Three other vaccine developers published positive trial findings this week. On Monday, Massachusetts-based Moderna said its vaccine displayed 94.5 percent efficacy in Phase 3 study. On Tuesday, Chinese pharmaceutical company Sinovac Biotech said its vaccine produced a strong immune response in Phase 1 and Phase 2 testing.
On Thursday, Oxford University and AstraZeneca said their inoculation provoked a robust immune reaction in Phase 2 testing. Results from large-scale Phase 3 testing of the Sinovac and Oxford vaccines are forthcoming.
Last month, the Gamaleya National Center of Epidemiology and Microbiology in Moscow said that interim Phase 3 results for the socalled Sputnik V vaccine suggested 92 percent efficacy.

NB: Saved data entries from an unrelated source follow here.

[src/rtl/core/cfc_pkg.sv]
// Shared types, constants and the CRC byte-update function for the frame checker.
package cfc_pkg;

   localparam int unsigned BYTE_W = 8;
   localparam int unsigned CRC_W  = 16;

   localparam logic [CRC_W-1:0] CRC_INIT      = 16'hFFFF;
   localparam logic [CRC_W-1:0] CRC_POLY_RST  = 16'h8408;

   // Frame byte count, saturating at two
   typedef enum logic [1:0] {
      SEEN_NONE = 2'd0,
      SEEN_ONE  = 2'd1,
      SEEN_TWO  = 2'd2
   } seen_type;

   typedef struct packed {
      logic [BYTE_W-1:0] data_byte;
      logic              frame_end;
   } req_type;

   typedef struct packed {
      logic              frame_ok;
      logic [CRC_W-1:0]  computed_checksum;
      logic [CRC_W-1:0]  received_checksum;
      logic              too_short;
   } rsp_type;

   // Reflected CRC-16, one byte, LSB first
   function automatic logic [CRC_W-1:0] crc_feed_byte(
      input logic [CRC_W-1:0]  crc,
      input logic [BYTE_W-1:0] b,
      input logic [CRC_W-1:0]  poly
   );
      logic [CRC_W-1:0]  c;
      logic [BYTE_W-1:0] d;
      c = crc;
      d = b;
      for (int k = 0; k < BYTE_W; k++) begin
         if (c[0] ^ d[0]) begin
            c = (c >> 1) ^ poly;
         end else begin
            c = c >> 1;
         end
         d = d >> 1;
      end
      return c;
   endfunction

endpackage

"This is a remarkable and very reassuring situation that we find ourselves in," said Trudie Lang, director of the Global Health Network at the University of Oxford. "To go from identifying a new virus to having several vaccines at the point of applying for regulatory approval is an incredible milestone for science."
United Kingdom Health Secretary Matt Hancock said on Twitter that the results from Oxford were "really encouraging" and said developments from Pfizer offered "another positive development". Hancock said that UK drug regulators are poised to assess data on the latter treatment.
Pfizer said that "no serious safety concerns" were observed across 43,000 participants enrolled in its Phase 3 trial, which concluded this week.
"The study results mark an important step in this historic eight-month journey to bring forward a vaccine capable of helping to end this devastating pandemic," Pfizer chairman Albert Bourla said.
Crucially, the vaccine also showed high efficacy (94 percent) among people aged 65 or older, the age range in which severe novel coronavirus infection is most common. It is too early to tell how long the vaccine provides protection against the virus.
The Pfizer vaccine, which requires two doses, was well tolerated across trial participants, according to a joint statement from the companies. The only severe adverse effects greater than or equal to 2 percent in frequency after the first or second dose was fatigue at 3.8 percent and headache at 2 percent following dose two.
Stephen Evans, a professor of pharmacoepidemiology at the London School of Hygiene and Tropical Medicine, who was not involved in the trial, welcomed the news, though cautioned that regulators will need time to dig into the data before hailing ultimate success.
"This announcement in a press release is very good news indeed," Evans said. "If the data are also submitted to the European Medicines Agency (as well as the US Food and Drug Administration), then we can expect both agencies to conduct a very careful evaluation and we can rely on their conclusions."